‘Chi controlla il passato controlla il futuro. Chi controlla il presente controlla il passato’. Tutti sanno (sappiamo) che Gobbi lo sa
Ruspe autogestite, etilometri difettosi ed enormi falli gonfiabili da piscina: tutto nella norma(n). Motivo per cui “i cittadini devono avere fiducia nelle autorità”, ribadisce il direttore del Dipartimento ticinese di giustizia e polizia in una recente intervista (à la carte). Intervista in cui evita – e gli viene risparmiato – ogni riferimento alle ultime rivelazioni emerse nell’ambito dell’inchiesta bis sulla demolizione di uno degli stabili dell’ex Macello di Lugano, avvenuta la notte del 29 maggio 2021. Quell’edificio che per anni è stato sede dello Csoa Il Molino.
C’è chi ha scritto che nelle parti desecretate della documentazione dell’inchiesta sia comparso per la prima volta il nome di Norman Gobbi. La Polizia cantonale che aveva annerito alcuni passaggi dell’incarto consegnato al procuratore generale Andrea Pagani – colui che è stato costretto dalla Corte dei reclami penali a riaprire le indagini –, si opponeva al dissigillamento infine deciso dal giudice dei provvedimenti coercitivi Ares Bernasconi – quello per cui “la verità viene prima dei sigilli” –, e ora assicura che il nome del capo del Di non è mai stato secretato. Insomma, tutti sapevano (sapevamo) che Gobbi sapeva dello sgombero. E chi faceva finta di non saperlo, ora lo sa.
E della demolizione? Questo per ora non lo sappiamo. Quello che sì è noto da tempo è che la condizione di “necessità esimente” data dalla pericolosità del tetto dello stabile occupato dagli autogestiti è stata l’argomento chiave che ha permesso al pg di chiudere la prima inchiesta con un decreto di abbandono, scagionando di fatto la capodicastero Sicurezza della Città di Lugano Karin Valenzano Rossi e il vicecomandante della Cantonale Lorenzo Hutter. Entrambi tuttora indagati nel procedimento riaperto per i presunti reati di abuso di autorità, violazione delle regole dell’arte edilizia e infrazione alla legge sulla protezione dell’ambiente.

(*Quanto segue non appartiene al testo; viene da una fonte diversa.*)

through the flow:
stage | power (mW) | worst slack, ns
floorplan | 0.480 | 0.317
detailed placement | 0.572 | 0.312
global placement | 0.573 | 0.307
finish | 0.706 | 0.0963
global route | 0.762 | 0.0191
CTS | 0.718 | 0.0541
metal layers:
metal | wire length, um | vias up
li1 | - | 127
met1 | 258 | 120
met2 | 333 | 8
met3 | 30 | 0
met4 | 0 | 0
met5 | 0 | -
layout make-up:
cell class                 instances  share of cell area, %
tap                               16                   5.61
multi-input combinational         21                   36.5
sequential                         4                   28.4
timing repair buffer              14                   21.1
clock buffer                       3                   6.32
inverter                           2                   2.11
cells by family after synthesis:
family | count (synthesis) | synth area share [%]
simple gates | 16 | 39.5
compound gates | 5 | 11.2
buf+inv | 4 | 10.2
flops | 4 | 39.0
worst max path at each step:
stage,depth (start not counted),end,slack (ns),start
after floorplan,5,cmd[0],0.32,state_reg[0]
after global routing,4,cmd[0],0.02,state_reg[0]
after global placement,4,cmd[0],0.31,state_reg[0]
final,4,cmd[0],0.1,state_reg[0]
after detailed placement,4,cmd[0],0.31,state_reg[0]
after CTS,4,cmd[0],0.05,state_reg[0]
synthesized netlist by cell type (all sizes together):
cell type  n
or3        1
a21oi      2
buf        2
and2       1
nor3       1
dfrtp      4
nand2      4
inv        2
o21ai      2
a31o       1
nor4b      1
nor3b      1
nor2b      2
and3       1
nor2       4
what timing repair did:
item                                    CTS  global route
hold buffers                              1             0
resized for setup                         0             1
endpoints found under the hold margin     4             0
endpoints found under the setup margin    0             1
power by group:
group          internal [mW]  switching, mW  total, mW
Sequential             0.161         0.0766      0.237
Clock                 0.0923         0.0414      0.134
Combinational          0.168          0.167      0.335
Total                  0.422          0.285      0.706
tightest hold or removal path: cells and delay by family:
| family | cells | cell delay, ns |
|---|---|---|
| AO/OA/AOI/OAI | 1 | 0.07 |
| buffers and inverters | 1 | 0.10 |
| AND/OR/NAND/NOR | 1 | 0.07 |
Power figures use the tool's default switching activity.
### config.mk
export PLATFORM = sky130hd
export DESIGN_NAME = xml_double_escape_encoder_top
export DESIGN_NICKNAME = d
export VERILOG_FILES = /design/src/xdee_pkg.sv /design/src/xdee_expander.sv /design/src/xml_double_escape_encoder_top.sv
export SDC_FILE = /design/constraint.sdc
export NUM_CORES = 1
export LEC_CHECK = 0
export BUFFER_PORTS_ARGS = -buffer_cell sky130_fd_sc_hd__buf_4
export CAP_MARGIN = 10
export CORE_ASPECT_RATIO = 1.5
export CORE_MARGIN = 5
export CORE_UTILIZATION = 30
export CTS_CLUSTER_SIZE = 25
export DETAILED_ROUTE_END_ITERATION = 8
export GPL_ROUTABILITY_DRIVEN = 0
export PLACE_DENSITY = 0.46
export SYNTH_ARGS = -nofsm -noshare
export SYNTH_HDL_FRONTEND = slang
export SYNTH_HIERARCHICAL = 1
export SYNTH_SLANG_ARGS = --single-unit
### constraint.sdc
create_clock -name clk_i -period 2.5 [get_ports clk_i]
set_input_delay 0.375 -clock clk_i [delete_from_list [all_inputs] [get_ports clk_i]]
set_output_delay 0.375 -clock clk_i [all_outputs]
set_load 0.05 [all_outputs]
### src/xdee_pkg.sv
package xdee_pkg;

  localparam int CountWidth = 24;
  localparam int TotalWidth = 24;
  // The count never exceeds the narrower of the configured and the reported width.
  localparam int LenWidth = (CountWidth < TotalWidth) ? CountWidth : TotalWidth;

  localparam logic [7:0] CharQuot = 8'h22;
  localparam logic [7:0] CharApos = 8'h27;
  localparam logic [7:0] CharLt   = 8'h3C;
  localparam logic [7:0] CharGt   = 8'h3E;
  localparam logic [7:0] CharAmp  = 8'h26;

  // Entity strings, left aligned in ten byte slots.
  localparam logic [79:0] EntQuotStr = "&amp;quot;";
  localparam logic [79:0] EntAposStr = "&amp;apos;";
  localparam logic [79:0] EntLtStr   = {"&amp;lt;", 16'h0000};
  localparam logic [79:0] EntGtStr   = {"&amp;gt;", 16'h0000};
  localparam logic [79:0] EntAmpStr  = {"&amp;amp;", 8'h00};

  typedef enum logic [2:0] {
    EntNone,
    EntQuot,
    EntApos,
    EntLt,
    EntGt,
    EntAmp
  } ent_e;

  typedef struct packed {
    logic [7:0] char_byte;
    logic       is_end;
  } in_item_t;

  typedef struct packed {
    logic [7:0]            out_byte;
    logic                  run_last;
    logic                  string_done;
    logic [TotalWidth-1:0] escaped_total;
  } out_item_t;

  // One output byte from the expander, before the length is attached.
  typedef struct packed {
    logic [7:0] out_byte;
    logic       run_last;
    logic       string_done;
  } sym_t;

  function automatic ent_e ent_classify(logic [7:0] ch);
    ent_e e;
    unique case (ch)
      CharQuot: e = EntQuot;
      CharApos: e = EntApos;
      CharLt:   e = EntLt;
      CharGt:   e = EntGt;
      CharAmp:  e = EntAmp;
      default:  e = EntNone;
    endcase
    return e;
  endfunction

  // Index of the final byte of an entity.
  function automatic logic [3:0] ent_last_idx(ent_e e);
    logic [3:0] n;
    unique case (e)
      EntQuot, EntApos: n = 4'd9;
      EntLt, EntGt:     n = 4'd7;
      EntAmp:           n = 4'd8;
      default:          n = 4'd0;
    endcase
    return n;
  endfunction

  function automatic logic [7:0] ent_byte(ent_e e, logic [3:0] idx);
    logic [79:0] s;
    logic [3:0]  slot;
    unique case (e)
      EntQuot: s = EntQuotStr;
      EntApos: s = EntAposStr;
      EntLt:   s = EntLtStr;
      EntGt:   s = EntGtStr;
      EntAmp:  s = EntAmpStr;
      default: s = '0;
    endcase
    slot = (idx > 4'd9) ? 4'd0 : (4'd9 - idx);
    return s[slot*8 +: 8];
  endfunction

endpackage

### src/xdee_expander.sv
module xdee_expander (
  input  logic               clk_i,
  input  logic               rst_ni,
  input  logic               in_valid_i,
  output logic               in_ready_o,
  input  xdee_pkg::in_item_t in_item_i,
  input  logic               step_i,
  output logic               sym_valid_o,
  output xdee_pkg::sym_t     sym_o
);

  logic               valid_q;
  xdee_pkg::in_item_t item_q;
  logic [3:0]         idx_q, idx_d;
  xdee_pkg::ent_e     ent;
  logic               last;

  assign ent  = xdee_pkg::ent_classify(item_q.char_byte);
  assign last = item_q.is_end || (idx_q == xdee_pkg::ent_last_idx(ent));

  // Take the next item as the last byte of this one leaves.
  assign in_ready_o  = !valid_q || (step_i && last);
  assign sym_valid_o = valid_q;

  always_comb begin
    sym_o.run_last    = last;
    sym_o.string_done = item_q.is_end;
    if (item_q.is_end) begin
      sym_o.out_byte = 8'h00;
    end else if (ent == xdee_pkg::EntNone) begin
      sym_o.out_byte = item_q.char_byte;
    end else begin
      sym_o.out_byte = xdee_pkg::ent_byte(ent, idx_q);
    end
  end

  always_comb begin
    idx_d = idx_q;
    if (step_i) begin
      idx_d = last ? 4'd0 : idx_q + 4'd1;
    end
  end

  always_ff @(posedge clk_i or negedge rst_ni) begin
    if (!rst_ni) begin
      valid_q <= 1'b0;
      idx_q   <= 4'd0;
    end else begin
      idx_q <= idx_d;
      if (in_ready_o) begin
        valid_q <= in_valid_i;
      end
    end
  end

  always_ff @(posedge clk_i) begin
    if (in_ready_o && in_valid_i) begin
      item_q <= in_item_i;
    end
  end

endmodule

### src/xml_double_escape_encoder_top.sv
// Double XML escape encoder. Each input item carries one string byte or an end
// mark. An ordinary byte yields one output item; a double quote, apostrophe,
// '<', '>' or '&' yields its entity (&amp;quot;, &amp;apos;, &amp;lt;,
// &amp;gt;, &amp;amp;) as 10, 10, 8, 8 or 9 output items, one per cycle
// unless the output stalls, with run_last on the final byte. An end item
// yields one zero terminator with string_done set and the saturating total,
// then clears the count. Without output stalls, plain bytes flow at one item
// per cycle and the expander's byte index steps through an entity one byte
// per cycle while input waits. Items pass the expander's item register, then
// the output register, which refills in the same cycle its byte is taken.
module xml_double_escape_encoder_top (
  input  logic                clk_i,
  input  logic                rst_ni,
  input  logic                in_valid_i,
  output logic                in_ready_o,
  input  xdee_pkg::in_item_t  in_item_i,
  output logic                out_valid_o,
  input  logic                out_ready_i,
  output xdee_pkg::out_item_t out_item_o
);

  logic                           sym_valid;
  xdee_pkg::sym_t                 sym;
  logic                           step;
  logic [xdee_pkg::LenWidth-1:0]  count_q, count_d, count_inc;
  logic                           out_valid_q;
  xdee_pkg::out_item_t            out_q, out_d;

  xdee_expander u_expander (
    .clk_i       (clk_i),
    .rst_ni      (rst_ni),
    .in_valid_i  (in_valid_i),
    .in_ready_o  (in_ready_o),
    .in_item_i   (in_item_i),
    .step_i      (step),
    .sym_valid_o (sym_valid),
    .sym_o       (sym)
  );

  assign step = sym_valid && (!out_valid_q || out_ready_i);

  // Saturate at all ones.
  assign count_inc = (count_q == '1) ? count_q : count_q + 1'b1;

  always_comb begin
    count_d                = count_q;
    out_d.out_byte         = sym.out_byte;
    out_d.run_last         = sym.run_last;
    out_d.string_done      = sym.string_done;
    out_d.escaped_total    = xdee_pkg::TotalWidth'(count_q);
    if (step) begin
      if (sym.string_done) begin
        count_d = '0;
      end else begin
        count_d             = count_inc;
        out_d.escaped_total = xdee_pkg::TotalWidth'(count_inc);
      end
    end
  end

  always_ff @(posedge clk_i or negedge rst_ni) begin
    if (!rst_ni) begin
      count_q     <= '0;
      out_valid_q <= 1'b0;
    end else begin
      count_q <= count_d;
      if (!out_valid_q || out_ready_i) begin
        out_valid_q <= sym_valid;
      end
    end
  end

  always_ff @(posedge clk_i) begin
    if (step) begin
      out_q <= out_d;
    end
  end

  assign out_valid_o = out_valid_q;
  assign out_item_o  = out_q;

endmodule
==> summary.md <==
| Metric | Value |
|---|---|
| Distinct cells, synth | 68 |
| DRC | 0 |
| Sw frac | 0.3671 |
| # hold bufs at CTS | 0 |
| Worst-case clock skew | 0.009199 ns |
| Status | complete, but fails checks |
| Area of the mapped netlist | 0.004280 mm^2 |
| # IOs | 49 |
| Req. time, crit path | 2.12 ns |
| Final Cell Area | 0.005507 mm^2 |
| Commonest non-fill, non-tap cell in the layout | buf_4 |
| Storage cell area | 0.002043 mm^2 |
| Grt ovf | 0 |
| Worst stage delay on the critical path | 0.48 ns |
| EDFF count, synth | 43 |
| Internal power | 2.962 mW |
| CTS sink cnt | 73 |
| Die H | 156.3 um |
| Syn_nets | 458 |
| Die W | 107.5 um |
| I/O Buffers | 48 |
| Number of synthesized register bits | 73 |
| First-pass GRT wire length | 19,420 um |
| Worst-skew pair later-pin latency | 0.33 ns |
| Vias per std cell | 5.229 |
| Max Root-Sink Buffers | 2 |
| Synth async-reset ratio | 0.4110 |
| Endpoints failing setup | 1 |
| TritonCTS clock tree | built |
| Routed wire per std cell | 17.07 um |
| Max-slew headroom | 0.4559 |
| Mean Syn Cell Area | 9.706 um^2 |
| Dpl cell area | 0.005129 mm^2 |
| Worst-path clk slew | 0.06 ns |
| Vias in the first global route | 3,719 |
| FMAX | 377.0 MHz |
| Initial drt markers | 170 |
| Fillers | 1,381 |
| Post-route ant nets | 0 |
| Post-route clock period utilization | 1.061 |
| Largest net degree at the start of global routing | 31 |
| Max-capacitance violation count | 0 |
| Clock share of power | 0.292 |
| Minimum clock period | 2.652 ns |
| Crit-path max FO | 5 |
| Peak supply drop | 0.0003031 V |
| Initial Util | 0.3059 |
| Flop pwr share | 0.369 |
| Setup TNS | -0.1524 ns |
| Post-synthesis sequential area ratio | 0.4771 |
| Crit path cell chain | or3b_4, nor3_4, mux2i_1, inv_1, o311ai_4, buf_6 |
| Commonest non-fill, non-tap cells in the layout | buf_4 (95), nand2_1 (54), edfxtp_1 (43) |
| Slowest CP cell | or3b_4 |
| Clock Root Buffer | clkbuf_16 |
| Std cell rows | 53 |
| Wire length after detailed routing | 12,170 um |
| Layout Area Growth over Synthesis | 28.65% |
| Worst-margin pin slew | 0.8162 ns |
| CP endpoint kind | output port |
| H-tree depth | 3 |
| Share of cells above drive strength 1 | 0.2649 |
| ANT cells | 0 |
| Area of the multi-input gates | 0.002102 mm^2 |
| Synth warn | 6 |
| Worst setup SP type | flip-flop |
| CP arrival | 2.28 ns |
| DP Wirelength | 8872 um |
| Final hold viol count | 10 |
| Dpl ws | -0.01792 ns |
| WHS | -0.007685 ns |
| GRT Util Overall | 0.1466 |
| CTS buffer count | 9 |
| Comb power frac | 0.339 |
| Fin nets | 533 |
| RSZ-0062 raised after global routing | yes |
| Core area | 0.01399 mm^2 |
| Final Core Density | 0.3935 |
| Failing checks | negative hold slack, negative setup slack |
| P_sw | 1.718 mW |
| Leakage | 2.185 nW |
| Slew Limit Fails | 0 |
| PwrDens | 849.9 mW/mm^2 |
| Worst setup margin | -0.1524 ns |
| Pre-antenna DRT Iters | 4 |
| CP Class | reg2out |
| Vias | 3,728 |
| Total die area | 0.01681 mm^2 |
| Hold crit path type | in2async |
| Initial antenna violation count | 0 |
| Main synth FF type | edfxtp_1 |
| Syn Inst Count | 441 |
stage by stage:
stage	instances	total power, mW
after CTS	709	4.726
after floorplan	441	2.779
final	713	4.680
after global routing	713	4.906
after global placement	693	3.303
after detailed placement	693	3.306
synthesized netlist by cell type, types with 4 or more instances:
cell | count | area [um^2]
xor2_1 | 14 | 122.6
nand3_1 | 25 | 125.1
ha_1 | 4 | 50.05
and2_1 | 6 | 37.54
o31ai_1 | 9 | 67.56
dfrtp_1 | 30 | 750.7
o21ai_0 | 17 | 85.08
edfxtp_1 | 43 | 1291
buf_2 | 7 | 35.03
nor3_1 | 18 | 90.09
inv_1 | 13 | 48.80
clkbuf_1 | 21 | 78.83
nand2_1 | 54 | 202.7
and3_1 | 4 | 25.02
nor4_1 | 7 | 43.79
nor2_1 | 23 | 86.33
nand2b_1 | 8 | 50.05
a21oi_1 | 27 | 135.1
a211o_1 | 5 | 43.79
a31oi_1 | 8 | 50.05
o311ai_0 | 10 | 87.58
xnor2_1 | 11 | 96.34
state kept, by name, indices dropped and copies added, names as in the netlist:
signal / flops
count_q: 24
out_item_o: 34
out_valid_o: 1
u_expander/idx_q: 4
u_expander/item_q: 8
u_expander/sym_o: 1
u_expander/sym_valid_o: 1
cell families (layout without fill, tap and decap cells):
family	after synthesis	after routing	share of synthesized area
AOI/OAI and AO/OA	109	109	0.1786
xor gates and xnor gates	25	25	0.05115
adders and majority gates	4	4	0.01169
buffers and inverters	48	127	0.04736
DFF	73	73	0.4771
muxes	6	6	0.01491
and+or+nand+nor	176	177	0.2192
final cells by class:
type / count / share of cell area
clock inverters: 5 / 0.01454
repair buffers: 98 / 0.1372
flip-flops and latches: 73 / 0.3711
inverters: 13 / 0.009543
clock buffers: 11 / 0.04226
multi-input cells: 321 / 0.3817
well taps: 192 / 0.04363
path summary, 6_finish.rpt:
check	start	slack [ns]	cells past startpoint	end
worst max-delay path	u_expander/item_q[8]	-0.15	6	in_ready_o
worst min-delay path	rst_ni	-0.008	1	count_q[10]
worst max register to register	u_expander/item_q[8]	0.06	7	u_expander/item_q[4]
worst min register to register	count_q[16]	0.55	1	count_q[16]
max in group asynchronous	rst_ni	2.17	1	out_valid_o
min in group clk_i	in_item_i[1]	0.22	1	u_expander/item_q[1]
metal layers:
layer	global-route usage	wire length (um)
met5	0	0
met4	0.06919	376
met3	0.02105	485
met2	0.2802	6821
met1	0.1547	4490
power groups by stage:
stage,registers (mW),clock network [mW],logic [mW]
2_1_floorplan,2.13,0,0.652
3_3_place_gp,1.75,0,1.56
3_5_place_dp,1.75,0,1.56
5_1_grt,1.76,1.44,1.70
4_1_cts,1.73,1.42,1.58
6_report,1.73,1.37,1.59
worst max-delay path: cells and delay by family, from the launching register on:
kind / cells / cell delay [ns]
simple gates: 2 / 0.65
mux: 1 / 0.26
buf+inv: 2 / 0.32
compound gates: 1 / 0.33
flops: 1 / 0.38
timing repair:
item / 4_1_cts / 5_1_grt
gates cloned: 0 / 1
setup buffers: 1 / 4
pin swaps: 6 / 4
gates resized for setup: 5 / 2
setup endpoints to repair: 2 / 10
No activity file was read; power rests on OpenSTA's default activity.
--- config.mk ---
export PLATFORM = sky130hd
export DESIGN_NAME = number_literal_parser
export DESIGN_NICKNAME = d
export VERILOG_FILES = /design/src/hdl/nlp_pkg.sv /design/src/hdl/number_literal_parser.sv
export SDC_FILE = /design/constraint.sdc
export NUM_CORES = 1
export LEC_CHECK = 0
export ABC_CLOCK_PERIOD_IN_PS = 5800
export BUFFER_PORTS_ARGS = -buffer_cell sky130_fd_sc_hd__buf_4
export CORE_UTILIZATION = 35
export CTS_BUF_LIST = sky130_fd_sc_hd__clkbuf_8
export CTS_CLUSTER_SIZE = 8
export DETAILED_ROUTE_END_ITERATION = 10
export SETUP_SLACK_MARGIN = 0.2
export SKIP_LAST_GASP = 1
export SLEW_MARGIN = 20
export SYNTH_ARGS = -nofsm -noshare
export SYNTH_HDL_FRONTEND = slang
export SYNTH_SLANG_ARGS = --single-unit
--- constraint.sdc ---
create_clock -name clock -period 5.8 [get_ports clock]
set_input_delay 0.29 -clock clock [delete_from_list [all_inputs] [get_ports clock]]
set_output_delay 0.29 -clock clock [all_outputs]
set_load 0.01 [all_outputs]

Ciò che davvero colpisce dalle ultime rivelazioni non è tanto l’ovvietà che Gobbi fosse a conoscenza dello sgombero andato in scena il 29 maggio 2021, quanto il fatto che il tetto dello stabile demolito non sarebbe stato in realtà pericolante. Non c’era quindi alcun rischio di crollo che giustificasse l’intervento immediato delle ruspe, anche perché su quel tetto i lavori di messa in sicurezza erano già stati fatti in precedenza. Ergo, se le cose stessero proprio così, l’asserito “claudicante passaggio di informazioni” per cui dalla Centrale avrebbero detto “tetto” e sul posto hanno capito “tutto” diventerebbe un mero alibi, completamente ininfluente.

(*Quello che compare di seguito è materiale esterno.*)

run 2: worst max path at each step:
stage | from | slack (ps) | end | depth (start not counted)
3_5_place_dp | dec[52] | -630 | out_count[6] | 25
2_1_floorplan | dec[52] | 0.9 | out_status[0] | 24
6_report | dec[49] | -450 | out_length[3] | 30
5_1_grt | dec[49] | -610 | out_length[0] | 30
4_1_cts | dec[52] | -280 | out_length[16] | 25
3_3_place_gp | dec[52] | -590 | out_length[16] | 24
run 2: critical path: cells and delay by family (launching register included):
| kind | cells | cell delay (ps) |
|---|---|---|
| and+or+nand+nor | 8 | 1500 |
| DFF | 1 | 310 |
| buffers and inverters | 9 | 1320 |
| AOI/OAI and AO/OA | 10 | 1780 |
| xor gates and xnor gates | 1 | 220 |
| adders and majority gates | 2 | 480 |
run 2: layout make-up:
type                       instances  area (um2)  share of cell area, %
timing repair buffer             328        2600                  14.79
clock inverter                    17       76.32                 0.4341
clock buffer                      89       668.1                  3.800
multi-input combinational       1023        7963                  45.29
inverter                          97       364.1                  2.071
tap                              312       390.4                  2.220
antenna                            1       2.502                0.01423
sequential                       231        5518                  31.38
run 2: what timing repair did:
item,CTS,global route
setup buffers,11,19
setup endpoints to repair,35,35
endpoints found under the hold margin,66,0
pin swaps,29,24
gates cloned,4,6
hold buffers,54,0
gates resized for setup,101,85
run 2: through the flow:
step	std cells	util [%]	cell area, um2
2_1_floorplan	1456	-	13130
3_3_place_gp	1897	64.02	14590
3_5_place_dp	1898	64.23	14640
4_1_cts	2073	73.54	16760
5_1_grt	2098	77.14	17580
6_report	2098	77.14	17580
## config.mk

```make
export PLATFORM = sky130hd
export DESIGN_NAME = hsk_hilbert_step
export DESIGN_NICKNAME = d
export VERILOG_FILES = /design/src/hdl/hsk_pkg.sv /design/src/hdl/hsk_hilbert_step.sv
export SDC_FILE = /design/constraint.sdc
export NUM_CORES = 1
export LEC_CHECK = 0
export BUFFER_PORTS_ARGS = -buffer_cell sky130_fd_sc_hd__buf_2
export CORE_ASPECT_RATIO = 0.8
export CORE_UTILIZATION = 55
export DETAILED_ROUTE_END_ITERATION = 6
export GPL_ROUTABILITY_DRIVEN = 0
export PLACE_DENSITY = 0.91
export SLEW_MARGIN = 20
export SYNTH_ARGS = -nofsm -noshare
export SYNTH_HDL_FRONTEND = slang
export SYNTH_SLANG_ARGS = --single-unit
```

## constraint.sdc

```tcl
create_clock -name vclk -period 4.68
set_clock_uncertainty 0.2 [all_clocks]
set_input_delay 0.234 -clock vclk [all_inputs]
set_output_delay 0.234 -clock vclk [all_outputs]
set_load 0.01 [all_outputs]
```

Qui è il momento in cui per forza bisogna chiamare in causa George Orwell, colpevole di una citazione obbligata: “Chi controlla il passato controlla il futuro. Chi controlla il presente controlla il passato”, recita uno degli slogan del Socing, il partito unico al governo in ‘1984’. Quel mondo in cui la storia viene riscritta in continuazione a seconda delle momentanee necessità dei detentori del potere. E dove i vocaboli “problematici” – possibili veicoli del pensiero critico – vengono censurati e fatti scomparire dal linguaggio corrente. Un metodo che sembra ripreso alla perfezione nel nostro distopico Ticino: quello dei presunti favoreggiatori anomali senza traccia di favoreggiato, della sede dell’autogestione demolita in barba a qualsivoglia procedura in seguito a un ordine dato per “sbaglio”, di un organo di sorveglianza della Giustizia – il Cdm – capace di emettere delle sentenze di destituzione pur di autoassolversi. Tutto, appunto, rigorosamente nella norma(n).